Exercise requirements:
Pick out all lines with the word "placement" from the records that follow.

Recorded data:
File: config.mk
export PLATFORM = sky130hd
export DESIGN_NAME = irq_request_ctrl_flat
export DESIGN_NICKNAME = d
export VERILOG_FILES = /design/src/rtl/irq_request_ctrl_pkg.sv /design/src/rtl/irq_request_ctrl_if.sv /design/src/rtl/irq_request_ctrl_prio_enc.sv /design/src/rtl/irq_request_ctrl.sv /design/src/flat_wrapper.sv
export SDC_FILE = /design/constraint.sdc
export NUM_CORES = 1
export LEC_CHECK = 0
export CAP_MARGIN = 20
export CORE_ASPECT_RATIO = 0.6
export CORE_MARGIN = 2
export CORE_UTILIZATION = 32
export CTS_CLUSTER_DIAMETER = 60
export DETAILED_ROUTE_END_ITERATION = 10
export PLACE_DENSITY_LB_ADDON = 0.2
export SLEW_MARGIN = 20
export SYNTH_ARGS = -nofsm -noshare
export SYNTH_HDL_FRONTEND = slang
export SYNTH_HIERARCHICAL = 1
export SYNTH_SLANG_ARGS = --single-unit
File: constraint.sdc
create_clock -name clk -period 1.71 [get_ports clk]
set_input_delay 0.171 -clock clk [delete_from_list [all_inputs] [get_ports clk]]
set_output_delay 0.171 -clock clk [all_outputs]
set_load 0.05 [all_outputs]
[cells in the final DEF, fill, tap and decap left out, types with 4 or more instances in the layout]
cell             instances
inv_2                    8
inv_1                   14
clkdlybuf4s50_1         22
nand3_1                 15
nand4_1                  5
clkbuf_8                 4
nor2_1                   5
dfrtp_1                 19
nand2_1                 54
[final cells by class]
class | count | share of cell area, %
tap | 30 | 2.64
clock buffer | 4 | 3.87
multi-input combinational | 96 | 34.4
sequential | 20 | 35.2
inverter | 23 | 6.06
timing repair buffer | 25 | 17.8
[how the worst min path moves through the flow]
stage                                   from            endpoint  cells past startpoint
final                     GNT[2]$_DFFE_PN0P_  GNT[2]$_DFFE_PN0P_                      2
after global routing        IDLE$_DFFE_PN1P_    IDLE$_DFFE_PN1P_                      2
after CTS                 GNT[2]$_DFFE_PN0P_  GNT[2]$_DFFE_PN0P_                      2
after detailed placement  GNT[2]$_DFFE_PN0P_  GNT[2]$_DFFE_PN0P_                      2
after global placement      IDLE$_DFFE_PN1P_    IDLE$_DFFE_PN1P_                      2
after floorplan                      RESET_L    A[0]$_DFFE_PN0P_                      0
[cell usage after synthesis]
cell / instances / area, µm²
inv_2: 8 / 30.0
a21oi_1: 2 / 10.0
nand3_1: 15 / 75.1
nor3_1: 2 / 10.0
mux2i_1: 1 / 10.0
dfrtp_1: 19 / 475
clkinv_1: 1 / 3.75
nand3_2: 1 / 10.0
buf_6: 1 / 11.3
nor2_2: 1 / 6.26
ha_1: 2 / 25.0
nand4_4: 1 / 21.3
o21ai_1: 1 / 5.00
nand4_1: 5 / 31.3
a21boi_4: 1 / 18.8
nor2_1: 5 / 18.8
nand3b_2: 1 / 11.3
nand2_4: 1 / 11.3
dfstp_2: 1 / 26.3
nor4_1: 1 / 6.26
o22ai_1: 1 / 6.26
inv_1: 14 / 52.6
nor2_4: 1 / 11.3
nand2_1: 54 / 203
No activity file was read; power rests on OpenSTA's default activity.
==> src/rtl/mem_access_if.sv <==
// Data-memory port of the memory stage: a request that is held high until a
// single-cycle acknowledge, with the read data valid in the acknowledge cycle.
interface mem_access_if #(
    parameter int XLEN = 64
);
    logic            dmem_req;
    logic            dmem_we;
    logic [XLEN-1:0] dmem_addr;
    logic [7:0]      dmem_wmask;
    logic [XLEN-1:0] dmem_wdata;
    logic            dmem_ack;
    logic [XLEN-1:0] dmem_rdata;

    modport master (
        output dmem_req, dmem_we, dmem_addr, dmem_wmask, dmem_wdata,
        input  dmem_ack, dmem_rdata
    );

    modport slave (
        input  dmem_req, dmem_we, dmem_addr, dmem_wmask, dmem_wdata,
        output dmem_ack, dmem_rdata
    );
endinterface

* * *

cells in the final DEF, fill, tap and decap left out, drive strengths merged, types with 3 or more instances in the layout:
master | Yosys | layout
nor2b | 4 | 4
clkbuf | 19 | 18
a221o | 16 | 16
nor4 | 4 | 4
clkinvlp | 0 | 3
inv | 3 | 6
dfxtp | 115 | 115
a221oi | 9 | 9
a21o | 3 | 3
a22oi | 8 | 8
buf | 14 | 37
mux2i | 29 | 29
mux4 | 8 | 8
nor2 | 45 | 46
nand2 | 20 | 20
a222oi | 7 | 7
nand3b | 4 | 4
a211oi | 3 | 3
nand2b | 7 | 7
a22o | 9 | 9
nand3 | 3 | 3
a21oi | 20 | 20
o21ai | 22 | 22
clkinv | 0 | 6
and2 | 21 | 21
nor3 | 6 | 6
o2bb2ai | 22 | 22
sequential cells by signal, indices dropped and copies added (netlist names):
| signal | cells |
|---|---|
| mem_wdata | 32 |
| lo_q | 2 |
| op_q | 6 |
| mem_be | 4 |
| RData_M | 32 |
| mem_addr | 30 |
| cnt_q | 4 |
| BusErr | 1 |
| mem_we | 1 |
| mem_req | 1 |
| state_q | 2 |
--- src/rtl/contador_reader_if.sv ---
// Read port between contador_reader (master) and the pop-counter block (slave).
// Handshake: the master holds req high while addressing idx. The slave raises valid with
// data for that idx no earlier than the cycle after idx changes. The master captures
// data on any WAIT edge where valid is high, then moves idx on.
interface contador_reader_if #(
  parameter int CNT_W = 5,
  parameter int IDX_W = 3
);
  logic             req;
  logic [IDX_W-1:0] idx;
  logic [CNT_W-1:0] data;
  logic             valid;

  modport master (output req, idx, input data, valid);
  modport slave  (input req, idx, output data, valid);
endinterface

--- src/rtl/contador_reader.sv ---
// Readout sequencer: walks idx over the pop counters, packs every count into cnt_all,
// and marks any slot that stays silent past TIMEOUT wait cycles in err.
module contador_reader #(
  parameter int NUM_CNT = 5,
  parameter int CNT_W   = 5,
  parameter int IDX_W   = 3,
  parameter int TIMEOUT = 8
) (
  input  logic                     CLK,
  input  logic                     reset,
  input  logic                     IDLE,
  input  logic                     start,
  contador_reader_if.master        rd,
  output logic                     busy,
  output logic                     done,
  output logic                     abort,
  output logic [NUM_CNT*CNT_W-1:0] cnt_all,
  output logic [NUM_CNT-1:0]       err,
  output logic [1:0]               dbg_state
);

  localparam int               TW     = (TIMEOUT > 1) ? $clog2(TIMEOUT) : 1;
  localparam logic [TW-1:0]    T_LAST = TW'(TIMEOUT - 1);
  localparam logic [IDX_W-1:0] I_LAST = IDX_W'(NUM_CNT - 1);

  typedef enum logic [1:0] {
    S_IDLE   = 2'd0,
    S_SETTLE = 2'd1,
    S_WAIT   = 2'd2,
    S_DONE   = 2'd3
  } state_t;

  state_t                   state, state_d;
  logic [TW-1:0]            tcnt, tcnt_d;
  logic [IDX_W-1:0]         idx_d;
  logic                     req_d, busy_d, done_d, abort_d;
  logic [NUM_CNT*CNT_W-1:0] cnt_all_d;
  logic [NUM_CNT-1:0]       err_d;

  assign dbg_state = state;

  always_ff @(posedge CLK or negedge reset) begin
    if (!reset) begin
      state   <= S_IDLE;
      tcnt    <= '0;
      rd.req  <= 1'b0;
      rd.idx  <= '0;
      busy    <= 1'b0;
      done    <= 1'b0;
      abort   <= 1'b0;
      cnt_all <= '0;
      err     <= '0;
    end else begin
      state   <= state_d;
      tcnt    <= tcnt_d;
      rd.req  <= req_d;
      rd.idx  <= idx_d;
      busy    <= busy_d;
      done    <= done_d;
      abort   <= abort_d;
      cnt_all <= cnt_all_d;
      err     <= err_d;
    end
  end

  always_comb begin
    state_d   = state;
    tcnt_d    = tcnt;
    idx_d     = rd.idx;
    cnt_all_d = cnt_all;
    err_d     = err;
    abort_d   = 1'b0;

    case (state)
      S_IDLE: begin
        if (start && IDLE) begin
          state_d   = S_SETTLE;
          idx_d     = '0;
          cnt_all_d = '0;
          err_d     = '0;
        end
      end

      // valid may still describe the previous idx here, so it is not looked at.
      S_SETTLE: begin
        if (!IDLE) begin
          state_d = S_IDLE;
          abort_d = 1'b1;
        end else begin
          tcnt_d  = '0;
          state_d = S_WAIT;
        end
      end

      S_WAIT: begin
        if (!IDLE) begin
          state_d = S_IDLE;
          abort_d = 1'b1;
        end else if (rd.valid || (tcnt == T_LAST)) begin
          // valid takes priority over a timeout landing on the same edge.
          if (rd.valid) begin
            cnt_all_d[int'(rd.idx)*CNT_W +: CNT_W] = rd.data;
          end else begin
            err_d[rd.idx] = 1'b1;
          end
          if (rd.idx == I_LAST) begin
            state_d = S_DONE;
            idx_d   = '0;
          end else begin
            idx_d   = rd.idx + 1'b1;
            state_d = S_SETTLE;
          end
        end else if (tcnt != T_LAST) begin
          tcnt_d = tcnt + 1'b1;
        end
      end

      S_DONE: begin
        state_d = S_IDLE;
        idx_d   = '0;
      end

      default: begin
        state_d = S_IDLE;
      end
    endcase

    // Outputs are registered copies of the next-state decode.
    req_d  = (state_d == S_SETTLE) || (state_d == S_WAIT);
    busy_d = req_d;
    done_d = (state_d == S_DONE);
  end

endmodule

Finished task:
after detailed placement  GNT[2]$_DFFE_PN0P_  GNT[2]$_DFFE_PN0P_                      2
after global placement      IDLE$_DFFE_PN1P_    IDLE$_DFFE_PN1P_                      2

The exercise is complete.